Work instructions =>
Set down exactly the lines below, starting at the one that contains "o21a_1 | 8 |" and ending at the one that contains "logic make-up (layout", with both of those lines included and nothing else.

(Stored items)

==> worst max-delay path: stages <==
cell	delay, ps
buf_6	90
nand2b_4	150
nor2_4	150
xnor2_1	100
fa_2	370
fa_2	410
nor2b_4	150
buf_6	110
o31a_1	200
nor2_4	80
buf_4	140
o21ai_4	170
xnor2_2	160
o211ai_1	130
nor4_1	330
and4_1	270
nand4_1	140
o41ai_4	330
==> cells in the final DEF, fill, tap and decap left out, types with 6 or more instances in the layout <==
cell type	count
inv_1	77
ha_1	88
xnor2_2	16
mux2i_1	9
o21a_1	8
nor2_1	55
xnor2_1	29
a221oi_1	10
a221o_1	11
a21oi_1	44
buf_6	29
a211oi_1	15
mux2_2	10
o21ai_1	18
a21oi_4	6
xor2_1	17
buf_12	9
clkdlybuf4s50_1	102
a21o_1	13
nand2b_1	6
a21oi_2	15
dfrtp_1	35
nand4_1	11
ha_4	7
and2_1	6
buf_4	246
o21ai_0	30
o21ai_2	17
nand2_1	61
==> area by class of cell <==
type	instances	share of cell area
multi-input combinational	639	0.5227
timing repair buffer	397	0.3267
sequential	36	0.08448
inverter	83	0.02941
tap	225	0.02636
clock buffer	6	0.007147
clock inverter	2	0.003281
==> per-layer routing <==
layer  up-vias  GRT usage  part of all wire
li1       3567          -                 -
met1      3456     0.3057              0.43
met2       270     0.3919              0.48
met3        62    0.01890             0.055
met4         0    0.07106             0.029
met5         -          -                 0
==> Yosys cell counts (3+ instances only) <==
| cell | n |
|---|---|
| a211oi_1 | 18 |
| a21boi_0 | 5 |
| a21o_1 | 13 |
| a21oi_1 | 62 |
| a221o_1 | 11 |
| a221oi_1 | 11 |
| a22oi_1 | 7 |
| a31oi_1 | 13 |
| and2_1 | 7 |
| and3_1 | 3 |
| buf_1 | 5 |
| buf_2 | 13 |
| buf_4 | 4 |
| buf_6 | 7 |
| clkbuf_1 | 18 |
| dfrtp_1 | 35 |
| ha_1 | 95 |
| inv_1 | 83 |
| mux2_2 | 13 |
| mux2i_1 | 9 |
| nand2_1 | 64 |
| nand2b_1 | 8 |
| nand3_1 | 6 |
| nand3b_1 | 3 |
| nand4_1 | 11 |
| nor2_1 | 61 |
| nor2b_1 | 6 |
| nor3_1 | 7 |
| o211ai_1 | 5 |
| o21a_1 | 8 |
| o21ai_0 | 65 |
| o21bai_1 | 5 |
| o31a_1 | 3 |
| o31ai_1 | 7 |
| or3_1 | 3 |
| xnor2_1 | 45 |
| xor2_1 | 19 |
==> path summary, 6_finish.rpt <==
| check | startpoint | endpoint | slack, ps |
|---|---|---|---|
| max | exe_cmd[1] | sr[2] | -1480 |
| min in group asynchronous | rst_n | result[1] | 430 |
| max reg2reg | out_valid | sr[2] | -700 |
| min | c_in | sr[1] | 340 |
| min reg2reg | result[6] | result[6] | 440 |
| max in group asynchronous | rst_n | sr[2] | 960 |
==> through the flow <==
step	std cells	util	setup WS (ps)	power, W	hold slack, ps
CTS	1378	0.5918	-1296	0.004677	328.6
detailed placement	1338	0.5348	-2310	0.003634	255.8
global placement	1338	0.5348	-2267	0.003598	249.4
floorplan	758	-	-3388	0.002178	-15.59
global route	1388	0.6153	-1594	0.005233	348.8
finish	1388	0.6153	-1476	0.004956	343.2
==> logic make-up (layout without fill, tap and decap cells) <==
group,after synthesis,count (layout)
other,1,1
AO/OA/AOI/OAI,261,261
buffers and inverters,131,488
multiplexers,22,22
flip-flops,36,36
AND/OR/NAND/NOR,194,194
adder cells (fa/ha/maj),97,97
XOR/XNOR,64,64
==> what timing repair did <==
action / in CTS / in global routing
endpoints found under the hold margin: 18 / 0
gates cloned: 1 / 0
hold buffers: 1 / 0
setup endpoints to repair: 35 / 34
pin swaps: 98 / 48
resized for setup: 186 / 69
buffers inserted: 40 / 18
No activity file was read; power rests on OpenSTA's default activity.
===== config.mk =====
export PLATFORM = sky130hd
export DESIGN_NAME = ps2_key_event_fifo
export DESIGN_NICKNAME = d
export VERILOG_FILES = /design/src/rtl/ps2_key_event_fifo.sv
export SDC_FILE = /design/constraint.sdc
export NUM_CORES = 1
export LEC_CHECK = 0
export CELL_PAD_IN_SITES_DETAIL_PLACEMENT = 1
export CELL_PAD_IN_SITES_GLOBAL_PLACEMENT = 1
export CORE_MARGIN = 5
export CORE_UTILIZATION = 53
export DETAILED_ROUTE_END_ITERATION = 10
export PLACE_DENSITY_LB_ADDON = 0.08
export SYNTH_ARGS = -nofsm -noshare
export SYNTH_HDL_FRONTEND = slang
export SYNTH_SLANG_ARGS = --single-unit

===== constraint.sdc =====
create_clock -name clock -period 5.1 [get_ports clock]
set_input_delay 0.765 -clock clock [delete_from_list [all_inputs] [get_ports clock]]
set_output_delay 0.765 -clock clock [all_outputs]
set_load 0.1 [all_outputs]

===== src/rtl/ps2_key_event_fifo.sv =====
// rtl/ps2_key_event_fifo.sv - PS/2 set-2 make/break parser with held-key bitmap and FWFT event FIFO
//
// Purpose:
//    Turns the raw byte stream from PS2_Controller into {ext, brk, code} events.
//    It handles the E0 (extended) and F0 (break) prefixes.
//    It tracks a held-down bitmap for a configurable set of game keys.
//    It queues events in a first-word-fall-through FIFO, so the game FSM sees
//    every keystroke.
//
// Ports:
//    clock         system clock (CLOCK_50)
//    resetn        asynchronous active-low reset
//    rx_data       byte from PS2_Controller received_data
//    rx_valid      one-cycle strobe, received_data_en
//    ev_data       head event {ext, brk, code[7:0]}, meaningful while ev_valid=1
//    ev_valid      FIFO non-empty
//    ev_ready      consumer pops the head when ev_valid & ev_ready
//    count         current FIFO occupancy
//    overflow      sticky, set when an event was dropped on a full FIFO
//    clr_overflow  synchronous clear of overflow (a simultaneous drop wins)
//    key_down      one bit per tracked key, 1 = currently held
//
// Build option:
//    PS2_REPEAT_FILTER_EN - when defined, a non-extended make of a tracked key
//    that is already held is not queued, which suppresses typematic repeats.

module ps2_key_event_fifo #(
   parameter int                    DEPTH     = 8,
   parameter int                    NUM_KEYS  = 4,
   parameter logic [NUM_KEYS*8-1:0] KEY_CODES = {8'h23, 8'h1B, 8'h1C, 8'h1D}
) (
   input  logic                       clock,
   input  logic                       resetn,
   input  logic [7:0]                 rx_data,
   input  logic                       rx_valid,
   output logic [9:0]                 ev_data,
   output logic                       ev_valid,
   input  logic                       ev_ready,
   output logic [$clog2(DEPTH+1)-1:0] count,
   output logic                       overflow,
   input  logic                       clr_overflow,
   output logic [NUM_KEYS-1:0]        key_down
);

   localparam int AW = (DEPTH > 1) ? $clog2(DEPTH) : 1;
   localparam int CW = $clog2(DEPTH + 1);

   typedef enum logic [1:0] {S_IDLE, S_EXT, S_BRK, S_EXT_BRK} state_t;

   state_t               state;
   state_t               next_state;
   logic [9:0]           mem [DEPTH];
   logic [AW-1:0]        wr_ptr;
   logic [AW-1:0]        rd_ptr;

   logic                 is_e0;
   logic                 is_f0;
   logic                 is_ignored;
   logic                 emit;
   logic                 ev_ext;
   logic                 ev_brk;
   logic [NUM_KEYS-1:0]  key_match;
   logic                 repeat_hit;
   logic                 push_req;
   logic                 push_ok;
   logic                 drop;
   logic                 pop;

   assign is_e0 = (rx_data == 8'hE0);
   assign is_f0 = (rx_data == 8'hF0);

   // Keyboard housekeeping replies (BAT, echo, ack, resend, error) carry no key.
   always_comb begin
      is_ignored = 1'b0;
      case (rx_data)
         8'h00, 8'hAA, 8'hEE, 8'hFA, 8'hFE, 8'hFF: is_ignored = 1'b1;
         default:                                  is_ignored = 1'b0;
      endcase
   end

   always_comb begin
      next_state = state;
      emit       = 1'b0;
      ev_ext     = 1'b0;
      ev_brk     = 1'b0;
      if (rx_valid) begin
         case (state)
            S_IDLE: begin
               if (is_e0)            next_state = S_EXT;
               else if (is_f0)       next_state = S_BRK;
               else if (!is_ignored) emit = 1'b1;
            end
            S_EXT: begin
               if (is_f0) begin
                  next_state = S_EXT_BRK;
               end else if (!is_e0) begin
                  emit       = 1'b1;
                  ev_ext     = 1'b1;
                  next_state = S_IDLE;
               end
            end
            S_BRK: begin
               // A prefix right after F0 is a protocol error: resynchronise in IDLE.
               next_state = S_IDLE;
               if (!is_e0 && !is_f0) begin
                  emit   = 1'b1;
                  ev_brk = 1'b1;
               end
            end
            default: begin
               next_state = S_IDLE;
               if (!is_e0 && !is_f0) begin
                  emit   = 1'b1;
                  ev_ext = 1'b1;
                  ev_brk = 1'b1;
               end
            end
         endcase
      end
   end

   always_comb begin
      key_match = '0;
      for (int i = 0; i < NUM_KEYS; i++) begin
         key_match[i] = (KEY_CODES[8*i +: 8] == rx_data);
      end
   end

`ifdef PS2_REPEAT_FILTER_EN
   assign repeat_hit = !ev_ext && !ev_brk && |(key_match & key_down);
`else
   assign repeat_hit = 1'b0;
`endif

   assign push_req = emit && !repeat_hit;
   assign pop      = ev_valid && ev_ready;
   // A full FIFO can still take a push when the head leaves on the same edge.
   assign push_ok  = push_req && ((count < CW'(DEPTH)) || pop);
   assign drop     = push_req && !push_ok;

   assign ev_valid = (count != '0);
   assign ev_data  = mem[rd_ptr];

   always_ff @(posedge clock or negedge resetn) begin
      if (!resetn) begin
         state    <= S_IDLE;
         wr_ptr   <= '0;
         rd_ptr   <= '0;
         count    <= '0;
         overflow <= 1'b0;
         key_down <= '0;
      end else begin
         state <= next_state;
         if (push_ok) wr_ptr <= wr_ptr + AW'(1);
         if (pop)     rd_ptr <= rd_ptr + AW'(1);
         case ({push_ok, pop})
            2'b10:   count <= count + CW'(1);
            2'b01:   count <= count - CW'(1);
            default: count <= count;
         endcase
         if (drop)              overflow <= 1'b1;
         else if (clr_overflow) overflow <= 1'b0;
         // Extended codes share code values with tracked keys, so they must not touch the bitmap.
         if (emit && !ev_ext) begin
            for (int i = 0; i < NUM_KEYS; i++) begin
               if (key_match[i]) key_down[i] <= !ev_brk;
            end
         end
      end
   end

   // Storage needs no reset: entries are only read once count marks them valid.
   always_ff @(posedge clock) begin
      if (push_ok) mem[wr_ptr] <= {ev_ext, ev_brk, rx_data};
   end

endmodule
<file path="config.mk">
export PLATFORM = sky130hd
export DESIGN_NAME = core_scheduler
export DESIGN_NICKNAME = d
export VERILOG_FILES = /design/src/rtl/core_scheduler_pkg.sv /design/src/rtl/core_slot.sv /design/src/rtl/core_scheduler.sv
export SDC_FILE = /design/constraint.sdc
export NUM_CORES = 1
export LEC_CHECK = 0
export ABC_AREA = 1
export CAP_MARGIN = 40
export CORE_MARGIN = 2
export CORE_UTILIZATION = 37
export CTS_CLUSTER_DIAMETER = 100
export CTS_CLUSTER_SIZE = 12
export DETAILED_ROUTE_END_ITERATION = 8
export SYNTH_ARGS = -nofsm -noshare
export SYNTH_HDL_FRONTEND = slang
export SYNTH_SLANG_ARGS = --single-unit
</file>
<file path="constraint.sdc">
create_clock -name clock -period 3.7 [get_ports clock]
set_input_delay 0.555 -clock clock [delete_from_list [all_inputs] [get_ports clock]]
set_output_delay 0.555 -clock clock [all_outputs]
set_load 0.01 [all_outputs]
</file>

Answer section =>
| o21a_1 | 8 |
| o21ai_0 | 65 |
| o21bai_1 | 5 |
| o31a_1 | 3 |
| o31ai_1 | 7 |
| or3_1 | 3 |
| xnor2_1 | 45 |
| xor2_1 | 19 |
==> path summary, 6_finish.rpt <==
| check | startpoint | endpoint | slack, ps |
|---|---|---|---|
| max | exe_cmd[1] | sr[2] | -1480 |
| min in group asynchronous | rst_n | result[1] | 430 |
| max reg2reg | out_valid | sr[2] | -700 |
| min | c_in | sr[1] | 340 |
| min reg2reg | result[6] | result[6] | 440 |
| max in group asynchronous | rst_n | sr[2] | 960 |
==> through the flow <==
step	std cells	util	setup WS (ps)	power, W	hold slack, ps
CTS	1378	0.5918	-1296	0.004677	328.6
detailed placement	1338	0.5348	-2310	0.003634	255.8
global placement	1338	0.5348	-2267	0.003598	249.4
floorplan	758	-	-3388	0.002178	-15.59
global route	1388	0.6153	-1594	0.005233	348.8
finish	1388	0.6153	-1476	0.004956	343.2
==> logic make-up (layout without fill, tap and decap cells) <==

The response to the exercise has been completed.